-- Data for analysis follows --
**src/rtl/fastoff_pkg.sv**
```systemverilog
package fastoff_pkg;
  localparam int REG_W  = 8;
  localparam int ADDR_W = 3;

  localparam logic [ADDR_W-1:0] A_CTRL  = 3'd0;
  localparam logic [ADDR_W-1:0] A_SMIEN = 3'd1;
  localparam logic [ADDR_W-1:0] A_EVA   = 3'd2;
  localparam logic [ADDR_W-1:0] A_EVB   = 3'd3;
  localparam logic [ADDR_W-1:0] A_EVC   = 3'd4;
  localparam logic [ADDR_W-1:0] A_COUNT = 3'd5;
  localparam logic [ADDR_W-1:0] A_STAT  = 3'd6;

  localparam logic [REG_W-1:0] M_CTRL = 8'h1F;
  localparam logic [REG_W-1:0] M_EVA  = 8'hFB;
  localparam logic [REG_W-1:0] M_EVC  = 8'hE0;

  localparam logic [REG_W-1:0] RST_CTRL  = 8'h08;
  localparam logic [REG_W-1:0] RST_COUNT = 8'h0F;

  localparam int STAT_EXPIRE = 5;
  localparam int STAT_APM    = 7;

  typedef enum logic [1:0] {
    SEL_LONG = 2'b00,
    SEL_OFF  = 2'b01,
    SEL_ONE  = 2'b10,
    SEL_MID  = 2'b11
  } fastoff_sel_e;
endpackage

```
**src/rtl/fastoff_prescaler.sv**
```systemverilog
module fastoff_prescaler
  import fastoff_pkg::*;
#(
  parameter int LO_DIV = 32768,
  parameter int HI_DIV = 60000
) (
  input  logic         clk,
  input  logic         rst_n,
  input  logic         restart_i,
  input  fastoff_sel_e sel_i,
  output logic         tick_o
);
  localparam int LO_W = (LO_DIV > 2) ? $clog2(LO_DIV) : 1;
  localparam int HI_W = (HI_DIV > 2) ? $clog2(HI_DIV) : 1;

  logic [LO_W-1:0] lo_q;
  logic [HI_W-1:0] hi_q;
  logic            lo_last;
  logic            hi_last;

  always_comb begin
    lo_last = (lo_q == LO_W'(LO_DIV - 1));
    hi_last = (hi_q == HI_W'(HI_DIV - 1));
    unique case (sel_i)
      SEL_ONE:  tick_o = 1'b1;
      SEL_MID:  tick_o = lo_last;
      SEL_LONG: tick_o = lo_last && hi_last;
      default:  tick_o = 1'b0;
    endcase
  end

  // Low stage: runs in both prescaled modes.
  always_ff @(posedge clk) begin
    if (!rst_n || restart_i) begin
      lo_q <= '0;
    end else if (sel_i == SEL_MID || sel_i == SEL_LONG) begin
      lo_q <= lo_last ? '0 : lo_q + 1'b1;
    end
  end

  // High stage: advances once per low-stage wrap, only in the long mode.
  always_ff @(posedge clk) begin
    if (!rst_n || restart_i) begin
      hi_q <= '0;
    end else if (sel_i == SEL_LONG && lo_last) begin
      hi_q <= hi_last ? '0 : hi_q + 1'b1;
    end
  end
endmodule

```
**src/rtl/fastoff_downcnt.sv**
```systemverilog
module fastoff_downcnt
  import fastoff_pkg::*;
#(
  parameter int CNT_W = REG_W
) (
  input  logic             clk,
  input  logic             rst_n,
  input  logic             load_i,
  input  logic [CNT_W-1:0] load_val_i,
  input  logic [CNT_W-1:0] base_i,
  input  logic             tick_i,
  output logic             expire_o,
  output logic [CNT_W:0]   cnt_o
);
  logic [CNT_W:0] cnt_q;
  logic           at_one;

  assign at_one   = (cnt_q == (CNT_W+1)'(1));
  assign expire_o = tick_i && !load_i && at_one;
  assign cnt_o    = cnt_q;

  always_ff @(posedge clk) begin
    if (!rst_n) begin
      cnt_q <= {1'b0, RST_COUNT[CNT_W-1:0]} + 1'b1;
    end else if (load_i) begin
      cnt_q <= {1'b0, load_val_i} + 1'b1;
    end else if (tick_i) begin
      if (at_one) cnt_q <= {1'b0, base_i} + 1'b1;
      else        cnt_q <= cnt_q - 1'b1;
    end
  end
endmodule

```
**src/rtl/fastoff_regs.sv**
```systemverilog
module fastoff_regs
  import fastoff_pkg::*;
(
  input  logic              clk,
  input  logic              rst_n,
  input  logic              wr_en_i,
  input  logic [ADDR_W-1:0] wr_addr_i,
  input  logic [REG_W-1:0]  wr_data_i,
  input  logic [ADDR_W-1:0] rd_addr_i,
  output logic [REG_W-1:0]  rd_data_o,
  input  logic              set_expire_i,
  input  logic              set_apm_i,
  output fastoff_sel_e      sel_o,
  output logic              apm_armed_o,
  output logic [REG_W-1:0]  count_o,
  output logic              reload_o,
  output logic [REG_W-1:0]  reload_val_o,
  output logic [REG_W-1:0]  status_o
);
  logic [REG_W-1:0] ctrl_q, smien_q, eva_q, evb_q, evc_q, count_q, stat_q;
  logic [REG_W-1:0] stat_set;
  logic             wr_ctrl, wr_count, wr_stat;

  assign wr_ctrl  = wr_en_i && (wr_addr_i == A_CTRL);
  assign wr_count = wr_en_i && (wr_addr_i == A_COUNT);
  assign wr_stat  = wr_en_i && (wr_addr_i == A_STAT);

  always_ff @(posedge clk) begin
    if (!rst_n) begin
      ctrl_q  <= RST_CTRL;
      smien_q <= '0;
      eva_q   <= '0;
      evb_q   <= '0;
      evc_q   <= '0;
      count_q <= RST_COUNT;
    end else if (wr_en_i) begin
      unique case (wr_addr_i)
        A_CTRL:  ctrl_q  <= wr_data_i & M_CTRL;
        A_SMIEN: smien_q <= wr_data_i;
        A_EVA:   eva_q   <= wr_data_i & M_EVA;
        A_EVB:   evb_q   <= wr_data_i;
        A_EVC:   evc_q   <= wr_data_i & M_EVC;
        A_COUNT: count_q <= wr_data_i;
        default: ;
      endcase
    end
  end

  always_comb begin
    stat_set = '0;
    stat_set[STAT_EXPIRE] = set_expire_i;
    stat_set[STAT_APM]    = set_apm_i;
  end

  // Status: AND-mask clear, with set events taking priority.
  always_ff @(posedge clk) begin
    if (!rst_n) stat_q <= '0;
    else        stat_q <= (wr_stat ? (stat_q & wr_data_i) : stat_q) | stat_set;
  end

  always_comb begin
    unique case (rd_addr_i)
      A_CTRL:  rd_data_o = ctrl_q;
      A_SMIEN: rd_data_o = smien_q;
      A_EVA:   rd_data_o = eva_q;
      A_EVB:   rd_data_o = evb_q;
      A_EVC:   rd_data_o = evc_q;
      A_COUNT: rd_data_o = count_q;
      A_STAT:  rd_data_o = stat_q;
      default: rd_data_o = '0;
    endcase
  end

  assign sel_o        = fastoff_sel_e'(ctrl_q[4:3]);
  assign apm_armed_o  = ctrl_q[0] && smien_q[7];
  assign count_o      = count_q;
  assign reload_o     = wr_ctrl || wr_count;
  assign reload_val_o = wr_count ? wr_data_i : count_q;
  assign status_o     = stat_q;
endmodule

```
**src/rtl/fastoff_smi_timer.sv**
```systemverilog
module fastoff_smi_timer
  import fastoff_pkg::*;
#(
  parameter int PRE_LO_DIV = 32768,
  parameter int PRE_HI_DIV = 60000
) (
  input  logic              clk,
  input  logic              rst_n,
  input  logic              wr_en_i,
  input  logic [ADDR_W-1:0] wr_addr_i,
  input  logic [REG_W-1:0]  wr_data_i,
  input  logic [ADDR_W-1:0] rd_addr_i,
  output logic [REG_W-1:0]  rd_data_o,
  input  logic              apm_wr_i,
  output logic              smi_o
);
  fastoff_sel_e     sel;
  logic             apm_armed;
  logic             apm_hit;
  logic [REG_W-1:0] count_q;
  logic             reload;
  logic [REG_W-1:0] reload_val;
  logic [REG_W-1:0] status_q;
  logic             tick;
  logic             expire;
  logic [REG_W:0]   cnt;
  logic             smi_q;

  assign apm_hit = apm_wr_i && apm_armed;

  fastoff_regs u_regs (
    .clk          (clk),
    .rst_n        (rst_n),
    .wr_en_i      (wr_en_i),
    .wr_addr_i    (wr_addr_i),
    .wr_data_i    (wr_data_i),
    .rd_addr_i    (rd_addr_i),
    .rd_data_o    (rd_data_o),
    .set_expire_i (expire),
    .set_apm_i    (apm_hit),
    .sel_o        (sel),
    .apm_armed_o  (apm_armed),
    .count_o      (count_q),
    .reload_o     (reload),
    .reload_val_o (reload_val),
    .status_o     (status_q)
  );

  fastoff_prescaler #(
    .LO_DIV (PRE_LO_DIV),
    .HI_DIV (PRE_HI_DIV)
  ) u_pre (
    .clk       (clk),
    .rst_n     (rst_n),
    .restart_i (reload),
    .sel_i     (sel),
    .tick_o    (tick)
  );

  fastoff_downcnt #(
    .CNT_W (REG_W)
  ) u_cnt (
    .clk        (clk),
    .rst_n      (rst_n),
    .load_i     (reload),
    .load_val_i (reload_val),
    .base_i     (count_q),
    .tick_i     (tick),
    .expire_o   (expire),
    .cnt_o      (cnt)
  );

  always_ff @(posedge clk) begin
    if (!rst_n) smi_q <= 1'b0;
    else        smi_q <= expire || apm_hit;
  end

  assign smi_o = smi_q;
endmodule

```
-- Data for analysis concluded --
In the entries above, find every line holding the word "else" and copy it out.

    end else if (sel_i == SEL_MID || sel_i == SEL_LONG) begin
    end else if (sel_i == SEL_LONG && lo_last) begin
    end else if (load_i) begin
    end else if (tick_i) begin
      else        cnt_q <= cnt_q - 1'b1;
    end else if (wr_en_i) begin
    else        stat_q <= (wr_stat ? (stat_q & wr_data_i) : stat_q) | stat_set;
    else        smi_q <= expire || apm_hit;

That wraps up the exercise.